--- Your task ---
Your response should be every line from the entries that includes the string "synthesis".

(Collected data entries)

Background: an optimization exercise with open tools, aiming at small area. Do not read the settings as production practice.
RTL that was checked went through simulation tests only; none was proved equivalent to the original.
Power figures rest on the tool's default switching activity, not on a simulated workload.

== run 1 ==
==> flow/design.v (excerpt) <==
module ecc_codec (
  input  logic        clk,
  input  logic        rst_n,      
  input  logic        en,         
  input  logic [71:0] enc_d,      
  output logic [79:0] enc_q,      
  input  logic [79:0] dec_d,      
  output logic [71:0] dec_q,      
  output logic [7:0]  dec_syndrome,
  output logic        dec_sb_err,
  output logic        dec_db_err,
  output logic        dec_sb_fix
);
Size in the first run: about 1100 cells after synthesis, roughly 320 I/O pins.
==> flow/config.mk <==
export PLATFORM = sky130hd
export DESIGN_NAME = ecc_codec
export DESIGN_NICKNAME = ecc_codec
export VERILOG_FILES = /design/flow/design.v
export SDC_FILE = /design/flow/constraint.sdc
export NUM_CORES = 4
export LEC_CHECK = 0
export CAP_MARGIN = 20
export CORE_MARGIN = 2
export CORE_UTILIZATION = 40
export SLEW_MARGIN = 20
==> flow/constraint.sdc <==
create_clock -name core_clock -period 4.0 [get_ports {clk}]
set_input_delay 0.8000 -clock core_clock [delete_from_list [all_inputs] [get_ports {clk}]]
set_output_delay 0.8000 -clock core_clock [all_outputs]
set_load 0.01 [all_outputs]
run.sh (not shown) runs the stock make flow with config.mk's settings and CLKGATE_MAP_FILE= SYNTH_SCRIPT=/design/flow/synth_recipe.tcl, a recipe that flattens the netlist after the stock synthesis.
Both conditions hold for run 1: the flow ran to the end and the final layout passed the timing, DRC and antenna checks.
Context: an optimization exercise on an open-source flow, tuned for small area, a short achievable clock period and few clock cycles per item. The choices shown serve that exercise and are no tape-out recipe. RTL that was checked went through simulation tests only; none was proved equivalent to the original. The RTL of runs 5 to 8 was laid out without a check of its function.

[flow/config.mk]
export PLATFORM = sky130hd
export DESIGN_NAME = divider
export DESIGN_NICKNAME = divider
export VERILOG_FILES = /design/flow/design.v
export SDC_FILE = /design/flow/constraint.sdc
export NUM_CORES = 4
export LEC_CHECK = 0
export ABC_AREA = 1
export CAP_MARGIN = 20
export CORE_MARGIN = 2
export CORE_UTILIZATION = 40
export PLACE_DENSITY = 0.6
export SETUP_SLACK_MARGIN = 2.4
export SLEW_MARGIN = 20
export BUFFER_PORTS_ARGS = -buffer_cell sky130_fd_sc_hd__buf_1
[flow/constraint.sdc]
create_clock -name core_clock -period 5.0 [get_ports {clk}]
set_input_delay 1.0000 -clock core_clock [delete_from_list [all_inputs] [get_ports {clk}]]
set_output_delay 1.0000 -clock core_clock [all_outputs]
set_load 0.01 [all_outputs]
[flow/design.v]
module divider(quotient, remainder, done, divisor, dividend, start, clk, rst);
    output reg [31:0] quotient, remainder;
    input [31:0] divisor, dividend;
    input start, clk, rst;
    output done;
    reg        busy, align;
    reg [4:0]  za_r;     
    reg [4:0]  sh;       
    reg [31:0] B;        
    function [4:0] lzc;
        input [31:0] x;
        reg [15:0] v0; reg [15:0] z0;
        reg [7:0]  v1; reg [15:0] z1;
        reg [3:0]  v2; reg [11:0] z2;
        reg [1:0]  v3; reg [7:0]  z3;
        integer i;
        begin
            for (i = 0; i < 16; i = i + 1) begin
                v0[i] = x[2*i+1] | x[2*i];
                z0[i] = ~x[2*i+1];
            end
            for (i = 0; i < 8; i = i + 1) begin
                v1[i] = v0[2*i+1] | v0[2*i];
                z1[2*i +: 2] = v0[2*i+1] ? {1'b0, z0[2*i+1]} : {1'b1, z0[2*i]};
            end
            for (i = 0; i < 4; i = i + 1) begin
                v2[i] = v1[2*i+1] | v1[2*i];
                z2[3*i +: 3] = v1[2*i+1] ? {1'b0, z1[4*i+2 +: 2]} : {1'b1, z1[4*i +: 2]};
            end
            for (i = 0; i < 2; i = i + 1) begin
                v3[i] = v2[2*i+1] | v2[2*i];
                z3[4*i +: 4] = v2[2*i+1] ? {1'b0, z2[6*i+3 +: 3]} : {1'b1, z2[6*i +: 3]};
            end
            lzc = v3[1] ? {1'b0, z3[7:4]} : {1'b1, z3[3:0]};
        end
    endfunction
    function [31:0] smear;
        input [31:0] x;
        integer i;
        begin
            smear = x;
            for (i = 1; i < 32; i = i * 2)
                smear = smear | (smear >> i);
        end
    endfunction
    wire quick = (|(divisor & ~smear(dividend))) | ~(|divisor);
    wire [4:0] s = sh - za_r;
    wire [31:0] B1 = s[0] ? {B[30:0], 1'b0} : B;
    wire [31:0] B2 = s[1] ? {B1[29:0], 2'b0} : B1;
    wire [31:0] B4 = s[2] ? {B2[27:0], 4'b0} : B2;
    wire [31:0] B8 = s[3] ? {B4[23:0], 8'b0} : B4;
    wire [31:0] Ba = s[4] ? {B8[15:0], 16'b0} : B8;
    wire [32:0] diff = {1'b0, remainder} - {1'b0, B};
    wire        qbit = ~diff[32];
    assign done = ~busy;
    always_ff @(posedge clk, negedge rst) begin
        if (~rst) begin
            busy <= 1'b0;
            align <= 1'b0;
        end else if (busy) begin
            align <= 1'b0;
            busy <= align | (sh != 5'd0);
        end else begin
            busy <= start & ~quick;
            align <= start & ~quick;
        end
    end
    always_ff @(posedge clk) begin
        if (busy) begin
            if (align) begin
                B <= Ba;
                sh <= s;
            end else begin
                B <= B >> 1;
                sh <= sh - 5'd1;
                quotient <= {quotient[30:0], qbit};
                if (qbit) remainder <= diff[31:0];
            end
        end else begin
            B <= divisor;
            sh <= lzc(divisor);
            za_r <= lzc(dividend);
            if (start) begin
                quotient <= 32'd0;
                remainder <= dividend;
            end
        end
    end
endmodule
This design comes from an exercise in tuning for small area on the open sky130 flow, not from production work.
Only simulation tests tie the RTL to the original design; equivalence was not proved.
Power figures rest on the tool's default switching activity, not on a simulated workload.

run 1:
Design Segway, start of the top module:
module Segway(clk,RST_n,INERT_SS_n,INERT_MOSI,INERT_SCLK,
              INERT_MISO,INERT_INT,A2D_SS_n,A2D_MOSI,A2D_SCLK,
			  A2D_MISO,PWM1_lft,PWM2_lft,PWM1_rght,PWM2_rght,
			  OVR_I_lft,OVR_I_rght,piezo_n,piezo,RX);
==> flow/config.mk <==
export PLATFORM = sky130hd
export DESIGN_NAME = Segway
export DESIGN_NICKNAME = Segway
export VERILOG_FILES = /design/flow/design.v
export SDC_FILE = /design/flow/constraint.sdc
export NUM_CORES = 4
export LEC_CHECK = 0
export ABC_AREA = 1
export CAP_MARGIN = 5
export CORE_MARGIN = 2
export CORE_UTILIZATION = 55
export SLEW_MARGIN = 5
==> flow/constraint.sdc <==
create_clock -name core_clock -period 12.0 [get_ports {clk}]
set_input_delay 2.4000 -clock core_clock [delete_from_list [all_inputs] [get_ports {clk}]]
set_output_delay 2.4000 -clock core_clock [all_outputs]
set_load 0.01 [all_outputs]
standard.sh (not shown) runs the stock make flow with config.mk's settings and CLKGATE_MAP_FILE= SYNTH_SCRIPT=/design/flow/synth_recipe.tcl, a recipe that flattens the netlist after the stock synthesis.
==> flow/flow/run.sh <==
#!/bin/bash
set -euo pipefail
export FLOW_FLOW_DIR=$(cd "$(dirname "${BASH_SOURCE[0]}")" && pwd)
CTS_SIZE=${CTS_SIZE:-18}
CTS_DIAM=${CTS_DIAM:-70}
{ cat "$FLOW_FLOW_DIR/abc_override.tcl"; cat synth_recipe.tcl; } > my_synth.tcl
bash standard.sh SYNTH_SCRIPT=$PWD/my_synth.tcl \
  "SYNTH_OPERATIONS_ARGS=-extra-map $FLOW_FLOW_DIR/lcu_ripple.v" \
  ADDER_MAP_FILE= \
  "CTS_ARGS=-sink_clustering_enable -repair_clock_nets -sink_clustering_size $CTS_SIZE -sink_clustering_max_diameter $CTS_DIAM -buf_list sky130_fd_sc_hd__clkbuf_8 -dont_use_dummy_load" \
  "BUFFER_PORTS_ARGS=-buffer_cell sky130_fd_sc_hd__buf_1" \
  finish > flow.log 2>&1
==> flow/flow/abc_override.tcl <==
# Map with an area-oriented ABC script instead of the flow's default one.
# Only the combinational mapping changes; the registers are mapped before.
proc abc {args} {
  set i [lsearch -exact $args -script]
  if { $i >= 0 } {
    set args [lreplace $args [expr {$i + 1}] [expr {$i + 1}] $::env(FLOW_FLOW_DIR)/area.abc]
  }
  yosys abc {*}$args
}
==> flow/flow/area.abc <==
strash
dc2
dch -f
amap
strash
dc2
dch -f
amap
topo
==> flow/flow/lcu_ripple.v <==
(* techmap_celltype = "$lcu" *)
module _80_lcu_ripple (P, G, CI, CO);
	parameter WIDTH = 2;
	(* force_downto *)
	input [WIDTH-1:0] P, G;
	input CI;
	(* force_downto *)
	output [WIDTH-1:0] CO;
	genvar i;
	generate for (i = 0; i < WIDTH; i = i + 1) begin : g
		if (i == 0)
			assign CO[i] = G[i] | (P[i] & CI);
		else
			assign CO[i] = G[i] | (P[i] & CO[i-1]);
	end endgenerate
endmodule
Looking at the reports, run 1 completed the entire flow and the layout it produced met the timing, design-rule and antenna checks.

--- Exercise response ---
Size in the first run: about 1100 cells after synthesis, roughly 320 I/O pins.
run.sh (not shown) runs the stock make flow with config.mk's settings and CLKGATE_MAP_FILE= SYNTH_SCRIPT=/design/flow/synth_recipe.tcl, a recipe that flattens the netlist after the stock synthesis.
standard.sh (not shown) runs the stock make flow with config.mk's settings and CLKGATE_MAP_FILE= SYNTH_SCRIPT=/design/flow/synth_recipe.tcl, a recipe that flattens the netlist after the stock synthesis.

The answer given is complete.